(Data entries)
--- src/rtl/rbm_rr_arb.sv ---
module rbm_rr_arb #(
    parameter int NP = 6,
    localparam int IW = (NP > 1) ? $clog2(NP) : 1
) (
    input  logic          clk,
    input  logic          rst_n,
    input  logic          enable,
    input  logic [NP-1:0] req,
    output logic [NP-1:0] gnt,
    output logic [IW-1:0] gnt_idx
);
    typedef struct packed {
        logic [IW-1:0] ptr;
    } arb_state_t;

    arb_state_t st_q, st_d;

    always_comb begin
        logic found;
        st_d    = st_q;
        gnt     = '0;
        gnt_idx = '0;
        found   = 1'b0;
        for (int off = 0; off < NP; off++) begin
            int idx;
            idx = int'(st_q.ptr) + off;
            if (idx >= NP) idx = idx - NP;
            if (!found && enable && req[idx]) begin
                found    = 1'b1;
                gnt[idx] = 1'b1;
                gnt_idx  = IW'(idx);
            end
        end
        if (found) begin
            st_d.ptr = (int'(gnt_idx) == NP - 1) ? '0 : gnt_idx + IW'(1);
        end
    end

    always_ff @(posedge clk or negedge rst_n) begin
        if (!rst_n) st_q <= '0;
        else        st_q <= st_d;
    end

    p_onehot_gnt_r2: assert property (@(posedge clk) disable iff (!rst_n)
        $onehot0(gnt));
    p_grant_when_asked_r10: assert property (@(posedge clk) disable iff (!rst_n)
        (enable && (|req)) |-> (|(gnt & req)));
    p_no_grant_disabled_r2: assert property (@(posedge clk) disable iff (!rst_n)
        !enable |-> (gnt == '0));
endmodule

* WHAT THE TASK ASKS:
This exercise calls for the line containing "p_no_grant_disabled_r2: assert property" and each line after it in the records, copied exactly.

* COMPLETED EXERCISE:
    p_no_grant_disabled_r2: assert property (@(posedge clk) disable iff (!rst_n)
        !enable |-> (gnt == '0));
endmodule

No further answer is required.